[Stored items]

------------------------------------------------------------------------

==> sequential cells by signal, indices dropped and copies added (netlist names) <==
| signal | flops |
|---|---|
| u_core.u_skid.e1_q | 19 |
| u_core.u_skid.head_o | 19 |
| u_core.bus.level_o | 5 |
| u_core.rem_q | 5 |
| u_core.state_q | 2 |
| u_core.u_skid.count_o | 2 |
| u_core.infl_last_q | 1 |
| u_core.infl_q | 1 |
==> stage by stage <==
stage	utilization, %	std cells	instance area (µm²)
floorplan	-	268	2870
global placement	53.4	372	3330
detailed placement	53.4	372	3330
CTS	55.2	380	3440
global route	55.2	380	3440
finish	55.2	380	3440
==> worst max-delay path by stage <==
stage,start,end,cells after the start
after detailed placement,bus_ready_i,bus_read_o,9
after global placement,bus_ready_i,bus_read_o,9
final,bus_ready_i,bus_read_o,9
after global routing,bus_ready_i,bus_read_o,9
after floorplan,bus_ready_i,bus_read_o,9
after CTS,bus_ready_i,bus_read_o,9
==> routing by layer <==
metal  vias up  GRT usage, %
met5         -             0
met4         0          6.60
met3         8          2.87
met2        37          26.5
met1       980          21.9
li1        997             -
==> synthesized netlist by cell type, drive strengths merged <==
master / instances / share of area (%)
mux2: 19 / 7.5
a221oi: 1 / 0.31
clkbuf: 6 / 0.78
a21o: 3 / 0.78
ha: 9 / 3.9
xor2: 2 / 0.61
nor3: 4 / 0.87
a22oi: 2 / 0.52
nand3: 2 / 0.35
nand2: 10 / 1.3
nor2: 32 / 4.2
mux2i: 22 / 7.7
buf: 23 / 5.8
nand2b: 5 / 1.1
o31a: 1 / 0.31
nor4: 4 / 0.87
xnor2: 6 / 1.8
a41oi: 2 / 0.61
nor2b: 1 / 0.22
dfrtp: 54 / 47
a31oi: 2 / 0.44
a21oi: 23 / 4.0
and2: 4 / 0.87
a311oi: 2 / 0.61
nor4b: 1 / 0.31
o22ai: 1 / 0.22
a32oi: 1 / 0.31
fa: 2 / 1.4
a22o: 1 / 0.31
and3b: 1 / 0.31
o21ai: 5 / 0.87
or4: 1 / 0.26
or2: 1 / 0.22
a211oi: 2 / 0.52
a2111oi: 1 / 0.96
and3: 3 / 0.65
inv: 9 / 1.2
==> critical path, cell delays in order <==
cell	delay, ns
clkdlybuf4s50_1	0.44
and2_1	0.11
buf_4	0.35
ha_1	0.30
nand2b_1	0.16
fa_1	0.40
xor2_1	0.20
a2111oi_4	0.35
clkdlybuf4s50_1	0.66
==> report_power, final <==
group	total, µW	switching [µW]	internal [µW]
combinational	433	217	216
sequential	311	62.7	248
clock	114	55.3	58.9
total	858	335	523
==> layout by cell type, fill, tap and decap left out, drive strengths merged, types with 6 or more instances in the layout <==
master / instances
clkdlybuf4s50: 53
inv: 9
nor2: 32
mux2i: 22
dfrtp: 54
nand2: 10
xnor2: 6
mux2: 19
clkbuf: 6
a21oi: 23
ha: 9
===== config.mk =====
export PLATFORM = sky130hd
export DESIGN_NAME = flush_sequencer_flat
export DESIGN_NICKNAME = d
export VERILOG_FILES = /design/src/rtl/flush_sequencer_if.sv /design/src/rtl/flush_sequencer.sv /design/src/flat_wrapper.sv
export SDC_FILE = /design/constraint.sdc
export NUM_CORES = 1
export LEC_CHECK = 0
export BUFFER_PORTS_ARGS = -buffer_cell sky130_fd_sc_hd__buf_2
export CAP_MARGIN = 20
export CORE_MARGIN = 2
export CORE_UTILIZATION = 45
export CTS_CLUSTER_SIZE = 20
export DETAILED_ROUTE_END_ITERATION = 8
export PLACE_DENSITY_LB_ADDON = 0.15
export SLEW_MARGIN = 20
export SYNTH_ARGS = -nofsm -noshare
export SYNTH_HDL_FRONTEND = slang
export SYNTH_SLANG_ARGS = --single-unit

===== constraint.sdc =====
create_clock -name clk_i -period 1.4 [get_ports clk_i]
set_input_delay 0.07 -clock clk_i [delete_from_list [all_inputs] [get_ports clk_i]]
set_output_delay 0.07 -clock clk_i [all_outputs]
set_load 0.02 [all_outputs]

===== src/rtl/flush_sequencer_if.sv =====
// Fence request and per-target flush handshake bundle.
//   fence_valid  source -> sequencer   fence request, held until accepted
//   fence_ready  sequencer -> source   sequencer can take a fence this cycle
//   fence_mask   source -> sequencer   targets to flush, sampled on accept
//   flush_req    sequencer -> targets  per-target request, held until acked
//   flush_ack    targets -> sequencer  per-target single-cycle acknowledge
// master: the sequencer side. slave: the fence source plus flush targets.
interface flush_sequencer_if #(
    parameter int unsigned NrTargets = 4
);
    logic                 fence_valid;
    logic                 fence_ready;
    logic [NrTargets-1:0] fence_mask;
    logic [NrTargets-1:0] flush_req;
    logic [NrTargets-1:0] flush_ack;

    modport master (
        input  fence_valid,
        input  fence_mask,
        input  flush_ack,
        output fence_ready,
        output flush_req
    );

    modport slave (
        output fence_valid,
        output fence_mask,
        output flush_ack,
        input  fence_ready,
        input  flush_req
    );
endinterface
==> src/rtl/if_stage_pkg.sv <==
// Shared definitions for the fetch stage and the decode stage that consumes
// IF/ID: the bubble instruction, the reset vector and the instruction field
// offsets.
package if_stage_pkg;

    // sll $0,$0,0: the canonical MIPS no-op, used for every bubble.
    localparam logic [31:0] NOP_WORD_DEFAULT = 32'h0000_0000;
    localparam logic [31:0] RESET_PC_DEFAULT = 32'h0000_0000;

    // Immediate field of I-type instructions; decode reads the same offsets.
    localparam int IMM_LSB = 0;
    localparam int IMM_MSB = 15;

    // RESET: the pipeline has just come out of reset and IF/ID is invalid.
    // RUN: normal fetch.
    typedef enum logic {
        ST_RESET = 1'b0,
        ST_RUN   = 1'b1
    } fetch_state_e;

endpackage

==> src/rtl/if_id_reg.sv <==
// IF/ID pipeline register. A squash loads a bubble and takes priority over a
// stall, which holds the register's contents.
module if_id_reg
    import if_stage_pkg::*;
#(
    parameter int          ADDR_W   = 32,
    parameter logic [31:0] NOP_WORD = NOP_WORD_DEFAULT
) (
    input  logic              clk,
    input  logic              rst,
    input  logic              stall_i,
    input  logic              squash_i,
    input  logic [31:0]       ir_i,
    input  logic [ADDR_W-1:0] pc4_i,
    output logic [31:0]       ir_o,
    output logic [ADDR_W-1:0] pc4_o,
    output logic              valid_o
);

    logic [31:0]       ir_q,    ir_d;
    logic [ADDR_W-1:0] pc4_q,   pc4_d;
    logic              valid_q, valid_d;

    // Next-state selection: squash, hold, or capture the fetched word.
    always_comb begin
        // NOTE: every signal gets a default first so no path leaves it
        // unassigned; that is what keeps this block from inferring a latch.
        ir_d    = ir_q;
        pc4_d   = pc4_q;
        valid_d = valid_q;
        if (squash_i) begin
            ir_d    = NOP_WORD;
            pc4_d   = pc4_i;
            valid_d = 1'b0;
        end else if (!stall_i) begin
            ir_d    = ir_i;
            pc4_d   = pc4_i;
            valid_d = 1'b1;
        end
    end

    // Pipeline register with synchronous reset to an invalid bubble.
    always_ff @(posedge clk) begin
        // NOTE: non-blocking assignments so every register samples the values
        // from before this edge, independent of statement order.
        if (rst) begin
            ir_q    <= NOP_WORD;
            pc4_q   <= '0;
            valid_q <= 1'b0;
        end else begin
            ir_q    <= ir_d;
            pc4_q   <= pc4_d;
            valid_q <= valid_d;
        end
    end

    assign ir_o    = ir_q;
    assign pc4_o   = pc4_q;
    assign valid_o = valid_q;

endmodule

==> src/rtl/if_stage.sv <==
// Instruction-fetch stage: program counter, next-PC selection, sticky
// misaligned-target flag and the IF/ID pipeline register.
module if_stage
    import if_stage_pkg::*;
#(
    parameter int                ADDR_W   = 32,
    parameter logic [ADDR_W-1:0] RESET_PC = ADDR_W'(RESET_PC_DEFAULT),
    parameter logic [31:0]       NOP_WORD = NOP_WORD_DEFAULT
) (
    input  logic              clk,
    input  logic              rst,
    input  logic              stall,
    input  logic              flush,
    input  logic              redirect,
    input  logic [ADDR_W-1:0] redirect_pc,
    output logic [ADDR_W-1:0] imem_addr,
    input  logic [31:0]       imem_rdata,
    output logic [ADDR_W-1:0] pc,
    output logic [31:0]       ifid_ir,
    output logic [15:0]       ifid_imm,
    output logic [ADDR_W-1:0] ifid_pc4,
    output logic              ifid_valid,
    output logic              addr_err
);

    fetch_state_e      state_q, state_d;
    logic              in_run;
    logic [ADDR_W-1:0] pc_q, pc_d;
    logic [ADDR_W-1:0] pc_plus4;
    logic              addr_err_q, addr_err_d;
    logic              squash;

    // State register: reset forces RESET, any other edge enters RUN.
    always_ff @(posedge clk) begin
        if (rst) state_q <= ST_RESET;
        else     state_q <= state_d;
    end

    // Next state: the first edge without reset moves to RUN, which is final.
    always_comb begin
        state_d = ST_RUN;
    end

    // State outputs: IF/ID may only capture a real instruction once in RUN.
    always_comb begin
        in_run = (state_q == ST_RUN);
    end

    assign pc_plus4 = pc_q + ADDR_W'(4);

    // Next PC and error flag: redirect beats stall; a target is forced to
    // word alignment and a misaligned one raises the sticky flag.
    always_comb begin
        pc_d       = pc_q;
        addr_err_d = addr_err_q;
        if (redirect) begin
            pc_d = {redirect_pc[ADDR_W-1:2], 2'b00};
            if (redirect_pc[1:0] != 2'b00) addr_err_d = 1'b1;
        end else if (!stall) begin
            pc_d = pc_plus4;
        end
    end

    // PC and sticky error register.
    always_ff @(posedge clk) begin
        if (rst) begin
            pc_q       <= RESET_PC;
            addr_err_q <= 1'b0;
        end else begin
            pc_q       <= pc_d;
            addr_err_q <= addr_err_d;
        end
    end

    // A redirect squashes the wrong-path fetch even when stalled; the first
    // edge out of reset also leaves IF/ID invalid.
    assign squash = redirect | flush | ~in_run;

    if_id_reg #(
        .ADDR_W   (ADDR_W),
        .NOP_WORD (NOP_WORD)
    ) u_if_id_reg (
        .clk      (clk),
        .rst      (rst),
        .stall_i  (stall),
        .squash_i (squash),
        .ir_i     (imem_rdata),
        .pc4_i    (pc_plus4),
        .ir_o     (ifid_ir),
        .pc4_o    (ifid_pc4),
        .valid_o  (ifid_valid)
    );

    assign pc        = pc_q;
    assign imem_addr = pc_q;
    assign ifid_imm  = ifid_ir[IMM_MSB:IMM_LSB];
    assign addr_err  = addr_err_q;

endmodule
==> config.mk <==
export PLATFORM = sky130hd
export DESIGN_NAME = if_stage
export DESIGN_NICKNAME = d
export VERILOG_FILES = /design/src/rtl/if_stage_pkg.sv /design/src/rtl/if_id_reg.sv /design/src/rtl/if_stage.sv
export SDC_FILE = /design/constraint.sdc
export NUM_CORES = 1
export LEC_CHECK = 0
export BUFFER_PORTS_ARGS = -buffer_cell sky130_fd_sc_hd__clkbuf_2
export CAP_MARGIN = 20
export CORE_ASPECT_RATIO = 0.6
export CORE_MARGIN = 5
export CORE_UTILIZATION = 48
export CTS_CLUSTER_DIAMETER = 80
export DETAILED_ROUTE_END_ITERATION = 8
export GPL_TIMING_DRIVEN = 1
export PLACE_DENSITY = 0.89
export SETUP_SLACK_MARGIN = 0.05
export SLEW_MARGIN = 20
export SYNTH_ARGS = -nofsm -noshare
export SYNTH_HDL_FRONTEND = slang
export SYNTH_SLANG_ARGS = --single-unit
==> constraint.sdc <==
create_clock -name clk -period 3.33 [get_ports clk]
set_clock_uncertainty 0.1 [all_clocks]
set_input_delay 0.1665 -clock clk [delete_from_list [all_inputs] [get_ports clk]]
set_output_delay 0.1665 -clock clk [all_outputs]
set_load 0.02 [all_outputs]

------------------------------------------------------------------------

Task description: Only lines containing the word "merged" should appear in the answer, and every such line from the records above must be there.

Exercise result:
==> synthesized netlist by cell type, drive strengths merged <==
==> layout by cell type, fill, tap and decap left out, drive strengths merged, types with 6 or more instances in the layout <==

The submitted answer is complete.